<<<<

--- src/rtl/core/stc_pkg.sv ---
// Shared types and constants for the s-expression token classifier.
`default_nettype none

package stc_pkg;

    // Token kinds as they appear on the result channel
    typedef enum logic [2:0] {
        KIND_NUMBER = 3'd0,
        KIND_STRING = 3'd1,
        KIND_IDENT  = 3'd2,
        KIND_OPEN   = 3'd3,
        KIND_CLOSE  = 3'd4,
        KIND_ERROR  = 3'd5
    } kind_t;

    // One token result
    typedef struct packed {
        kind_t       kind;
        logic [15:0] start;
        logic [7:0]  length;
    } result_t;

    // One queue entry: the one or two results caused by one character
    typedef struct packed {
        logic    two;    // res1 is also valid
        logic    eos;    // character ended the source
        result_t res0;
        result_t res1;
    } entry_t;

    // Queue status seen by the front and the back
    typedef struct packed {
        logic not_empty;
        logic full;
    } queue_status_t;

    localparam int QUEUE_DEPTH = 4;
    localparam int QPTR_BITS   = $clog2(QUEUE_DEPTH);

    // Character codes
    localparam logic [7:0] CH_OPEN  = 8'h28;
    localparam logic [7:0] CH_CLOSE = 8'h29;
    localparam logic [7:0] CH_QUOTE = 8'h22;
    localparam logic [7:0] CH_MINUS = 8'h2D;
    localparam logic [7:0] CH_SPACE = 8'h20;

endpackage

`default_nettype wire

--- src/rtl/core/stc_front.sv ---
// Front end: per-character word tracking and token classification.
`default_nettype none

module stc_front #(
    parameter int MAX_TOKEN_LENGTH = 255,
    parameter int POSITION_BITS    = 16
) (
    input  wire logic           aclk,
    input  wire logic           aresetn,
    input  wire logic [7:0]     char_code,
    input  wire logic           end_of_source,
    input  wire logic           take,
    output stc_pkg::entry_t     entry,
    output logic                push
);
    import stc_pkg::*;

    localparam int LEN_BITS = $clog2(MAX_TOKEN_LENGTH + 1);
    localparam int LEN_EXT  = (LEN_BITS > 8) ? LEN_BITS : 8;
    localparam int POS_EXT  = (POSITION_BITS > 16) ? POSITION_BITS : 16;
    localparam logic [LEN_BITS-1:0] LEN_MAX = LEN_BITS'(MAX_TOKEN_LENGTH);

    function automatic logic is_digit(input logic [7:0] c);
        is_digit = (c >= 8'h30) && (c <= 8'h39);
    endfunction

    function automatic logic is_ident_head(input logic [7:0] c);
        is_ident_head = (c >= 8'h61 && c <= 8'h7A) || (c >= 8'h41 && c <= 8'h5A) ||
                        c == 8'h5F || c == 8'h2B || c == CH_MINUS || c == 8'h2A ||
                        c == 8'h2F || c == 8'h3E || c == 8'h3C || c == 8'h3D ||
                        c == 8'h21 || c == 8'h3F;
    endfunction

    // Word state
    logic [LEN_BITS-1:0]      len_reg, len_next;
    logic [15:0]              start_reg, start_next;
    logic [POSITION_BITS-1:0] pos_reg, pos_next;
    logic np_reg, np_next, ds_reg, ds_next, ip_reg, ip_next;
    logic oq_reg, oq_next, cq_reg, cq_next, err_reg, err_next;

    logic is_sp, is_par, is_dig, is_head, is_quote, word_char;
    logic [POS_EXT-1:0] pos_wide;
    logic [15:0]        pos16;

    // Word state after adding this character
    logic [LEN_BITS-1:0] a_len;
    logic [15:0]         a_start;
    logic a_np, a_ds, a_ip, a_oq, a_cq;

    // Word being flushed
    logic [LEN_BITS-1:0] f_len;
    logic [15:0]         f_start;
    logic f_np, f_ds, f_ip, f_oq, f_cq, f_has, f_err, flush;
    kind_t               f_kind;
    logic [LEN_EXT-1:0]  len_wide;
    logic [7:0]          len_out;
    result_t             word_res, paren_res;

    // Character decode
    always_comb begin
        is_sp     = (char_code == CH_SPACE) || (char_code >= 8'd9 && char_code <= 8'd13);
        is_par    = (char_code == CH_OPEN) || (char_code == CH_CLOSE);
        is_dig    = is_digit(char_code);
        is_head   = is_ident_head(char_code);
        is_quote  = (char_code == CH_QUOTE);
        word_char = !is_sp && !is_par;
        pos_wide  = POS_EXT'(pos_reg);
        pos16     = pos_wide[15:0];
    end

    // Append the character to the pending word
    always_comb begin
        if (len_reg == '0) begin
            a_start = pos16;
            a_np    = is_dig || (char_code == CH_MINUS);
            a_ds    = is_dig;
            a_ip    = is_head;
            a_oq    = is_quote;
        end else begin
            a_start = start_reg;
            a_np    = np_reg && is_dig;
            a_ds    = ds_reg || is_dig;
            a_ip    = ip_reg && (is_dig || is_head);
            a_oq    = oq_reg;
        end
        a_cq  = is_quote;
        a_len = (len_reg < LEN_MAX) ? LEN_BITS'(len_reg + 1'b1) : len_reg;
    end

    // Classify the word that a flush would report
    always_comb begin
        if (word_char) begin
            f_len = a_len; f_start = a_start; f_np = a_np; f_ds = a_ds;
            f_ip  = a_ip;  f_oq = a_oq;       f_cq = a_cq;
        end else begin
            f_len = len_reg; f_start = start_reg; f_np = np_reg; f_ds = ds_reg;
            f_ip  = ip_reg;  f_oq = oq_reg;       f_cq = cq_reg;
        end
        f_has = (f_len != '0);
        priority if (f_np && f_ds) begin
            f_kind = KIND_NUMBER;
        end else if ((f_len >= LEN_BITS'(2)) && f_oq && f_cq) begin
            f_kind = KIND_STRING;
        end else if (f_ip) begin
            f_kind = KIND_IDENT;
        end else begin
            f_kind = KIND_ERROR;
        end
        f_err    = (f_kind == KIND_ERROR);
        len_wide = LEN_EXT'(f_len);
        len_out  = (len_wide > LEN_EXT'(255)) ? 8'hFF : len_wide[7:0];
        word_res = '{kind: f_kind, start: f_start, length: len_out};
        paren_res = '{kind: kind_t'((char_code == CH_OPEN) ? KIND_OPEN : KIND_CLOSE),
                      start: pos16, length: 8'd1};
        flush = !err_reg && (!word_char || end_of_source);
    end

    // Results caused by this character
    always_comb begin
        entry.eos  = end_of_source;
        entry.two  = 1'b0;
        entry.res0 = word_res;
        entry.res1 = paren_res;
        push       = 1'b0;
        if (!err_reg) begin
            if (is_sp) begin
                push = f_has;
            end else if (is_par) begin
                push = 1'b1;
                if (!f_has) begin
                    entry.res0 = paren_res;
                end else if (!f_err) begin
                    entry.two = 1'b1;
                end
            end else begin
                push = end_of_source;
            end
        end
    end

    // Next state
    always_comb begin
        len_next = len_reg; start_next = start_reg; np_next = np_reg; ds_next = ds_reg;
        ip_next  = ip_reg;  oq_next = oq_reg;       cq_next = cq_reg;
        err_next = err_reg;
        pos_next = POSITION_BITS'(pos_reg + 1'b1);
        if (!err_reg && word_char) begin
            len_next = a_len; start_next = a_start; np_next = a_np; ds_next = a_ds;
            ip_next  = a_ip;  oq_next = a_oq;       cq_next = a_cq;
        end
        if (flush) begin
            len_next = '0; start_next = '0; np_next = 1'b1; ds_next = 1'b0;
            ip_next  = 1'b1; oq_next = 1'b0; cq_next = 1'b0;
            err_next = err_reg || (f_has && f_err);
        end
        if (end_of_source) begin
            len_next = '0; start_next = '0; np_next = 1'b1; ds_next = 1'b0;
            ip_next  = 1'b1; oq_next = 1'b0; cq_next = 1'b0;
            err_next = 1'b0;
            pos_next = '0;
        end
    end

    always_ff @(posedge aclk) begin
        if (!aresetn) begin
            len_reg   <= '0;
            start_reg <= '0;
            pos_reg   <= '0;
            np_reg    <= 1'b1;
            ds_reg    <= 1'b0;
            ip_reg    <= 1'b1;
            oq_reg    <= 1'b0;
            cq_reg    <= 1'b0;
            err_reg   <= 1'b0;
        end else if (take) begin
            len_reg   <= len_next;
            start_reg <= start_next;
            pos_reg   <= pos_next;
            np_reg    <= np_next;
            ds_reg    <= ds_next;
            ip_reg    <= ip_next;
            oq_reg    <= oq_next;
            cq_reg    <= cq_next;
            err_reg   <= err_next;
        end
    end

endmodule

`default_nettype wire

--- src/rtl/core/stc_queue.sv ---
// Short FIFO of classified entries between front and back.
`default_nettype none

module stc_queue (
    input  wire logic                  aclk,
    input  wire logic                  aresetn,
    input  wire logic                  push,
    input  wire stc_pkg::entry_t       entry_in,
    input  wire logic                  pop,
    output stc_pkg::entry_t            entry_out,
    output stc_pkg::queue_status_t     status
);
    import stc_pkg::*;

    entry_t               mem [QUEUE_DEPTH];
    logic [QPTR_BITS-1:0] wr_ptr_reg, wr_ptr_next, rd_ptr_reg, rd_ptr_next;
    logic [QPTR_BITS:0]   count_reg, count_next;
    logic                 do_push, do_pop;

    // Pointer and fill tracking
    always_comb begin
        status.not_empty = (count_reg != '0);
        status.full      = (count_reg == (QPTR_BITS + 1)'(QUEUE_DEPTH));
        do_push     = push && !status.full;
        do_pop      = pop && status.not_empty;
        wr_ptr_next = do_push ? QPTR_BITS'(wr_ptr_reg + 1'b1) : wr_ptr_reg;
        rd_ptr_next = do_pop  ? QPTR_BITS'(rd_ptr_reg + 1'b1) : rd_ptr_reg;
        unique case ({do_push, do_pop})
            2'b10:   count_next = (QPTR_BITS + 1)'(count_reg + 1'b1);
            2'b01:   count_next = (QPTR_BITS + 1)'(count_reg - 1'b1);
            default: count_next = count_reg;
        endcase
        entry_out = mem[rd_ptr_reg];
    end

    always_ff @(posedge aclk) begin
        if (!aresetn) begin
            wr_ptr_reg <= '0;
            rd_ptr_reg <= '0;
            count_reg  <= '0;
        end else begin
            wr_ptr_reg <= wr_ptr_next;
            rd_ptr_reg <= rd_ptr_next;
            count_reg  <= count_next;
        end
    end

    // Storage
    always_ff @(posedge aclk) begin
        if (do_push) begin
            mem[wr_ptr_reg] <= entry_in;
        end
    end

endmodule

`default_nettype wire

--- src/rtl/core/stc_back.sv ---
// Back end: splits queue entries into single results behind an output register.
`default_nettype none

module stc_back (
    input  wire logic                  aclk,
    input  wire logic                  aresetn,
    input  wire stc_pkg::entry_t       head,
    input  wire stc_pkg::queue_status_t status,
    output logic                       pop,
    output stc_pkg::result_t           res,
    output logic                       res_valid,
    input  wire logic                  res_ready,
    output logic                       res_last,
    output logic                       res_done
);
    import stc_pkg::*;

    logic    sub_reg, sub_next;
    logic    valid_reg, valid_next, last_reg, last_next, done_reg, done_next;
    result_t res_reg, res_next;
    logic    load, entry_end;

    // Pick the next result out of the head entry
    always_comb begin
        load       = !valid_reg || res_ready;
        entry_end  = !head.two || sub_reg;
        sub_next   = sub_reg;
        valid_next = valid_reg;
        last_next  = last_reg;
        done_next  = done_reg;
        res_next   = res_reg;
        pop        = 1'b0;
        if (load) begin
            valid_next = status.not_empty;
            if (status.not_empty) begin
                res_next  = sub_reg ? head.res1 : head.res0;
                last_next = entry_end;
                done_next = entry_end && head.eos;
                pop       = entry_end;
                sub_next  = !entry_end;
            end
        end
    end

    always_ff @(posedge aclk) begin
        if (!aresetn) begin
            sub_reg   <= 1'b0;
            valid_reg <= 1'b0;
        end else begin
            sub_reg   <= sub_next;
            valid_reg <= valid_next;
        end
    end

    // Output payload
    always_ff @(posedge aclk) begin
        res_reg  <= res_next;
        last_reg <= last_next;
        done_reg <= done_next;
    end

    assign res       = res_reg;
    assign res_valid = valid_reg;
    assign res_last  = last_reg;
    assign res_done  = done_reg;

endmodule

`default_nettype wire

--- src/rtl/core/sexpr_token_classifier_unit.sv ---
// Top level of the s-expression token classifier.
// Takes one source character per cycle while the queue is not full, and reports
// each word, once ended by whitespace, a parenthesis or the end-of-source mark,
// as a token with its kind, start offset and length; parentheses are tokens of
// their own. Input acceptance runs at one character per cycle unless the queue
// is full; a character that yields two tokens (a word closed by a parenthesis)
// gives two output results, and a four-entry queue between the classifier and
// the output stage absorbs these bursts, so the sustained rate is one character
// per cycle as long as tokens average no more than one per cycle. A token goes
// through the queue and the output register before it appears. After an unknown
// token, no results appear until the character marked as end of source.
`default_nettype none

module sexpr_token_classifier_unit #(
    parameter int MAX_TOKEN_LENGTH = 255,
    parameter int POSITION_BITS    = 16
) (
    input  wire logic        aclk,
    input  wire logic        aresetn,
    input  wire logic        s_tvalid,
    output logic             s_tready,
    input  wire logic [7:0]  s_tdata,   // [7:0] char_code
    input  wire logic        s_tlast,   // end_of_source
    output logic             m_tvalid,
    input  wire logic        m_tready,
    output logic [31:0]      m_tdata,   // [2:0] token_kind, [18:3] token_start,
                                        // [26:19] token_length, [31:27] zero
    output logic             m_tlast,   // run_last
    output logic             m_tuser    // source_done
);
    import stc_pkg::*;

    entry_t        front_entry, head_entry;
    queue_status_t q_status;
    logic          take, front_push, pop;
    result_t       out_res;

    assign s_tready = !q_status.full;
    assign take     = s_tvalid && s_tready;

    stc_front #(
        .MAX_TOKEN_LENGTH (MAX_TOKEN_LENGTH),
        .POSITION_BITS    (POSITION_BITS)
    ) u_front (
        .aclk          (aclk),
        .aresetn       (aresetn),
        .char_code     (s_tdata),
        .end_of_source (s_tlast),
        .take          (take),
        .entry         (front_entry),
        .push          (front_push)
    );

    stc_queue u_queue (
        .aclk      (aclk),
        .aresetn   (aresetn),
        .push      (take && front_push),
        .entry_in  (front_entry),
        .pop       (pop),
        .entry_out (head_entry),
        .status    (q_status)
    );

    stc_back u_back (
        .aclk      (aclk),
        .aresetn   (aresetn),
        .head      (head_entry),
        .status    (q_status),
        .pop       (pop),
        .res       (out_res),
        .res_valid (m_tvalid),
        .res_ready (m_tready),
        .res_last  (m_tlast),
        .res_done  (m_tuser)
    );

    assign m_tdata = {5'b0, out_res.length, out_res.start, out_res.kind};

endmodule

`default_nettype wire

>>>>

_The task_. From the records above, return each line that has the string "cycle".

_Response area_.
// Takes one source character per cycle while the queue is not full, and reports
// their own. Input acceptance runs at one character per cycle unless the queue
// per cycle as long as tokens average no more than one per cycle. A token goes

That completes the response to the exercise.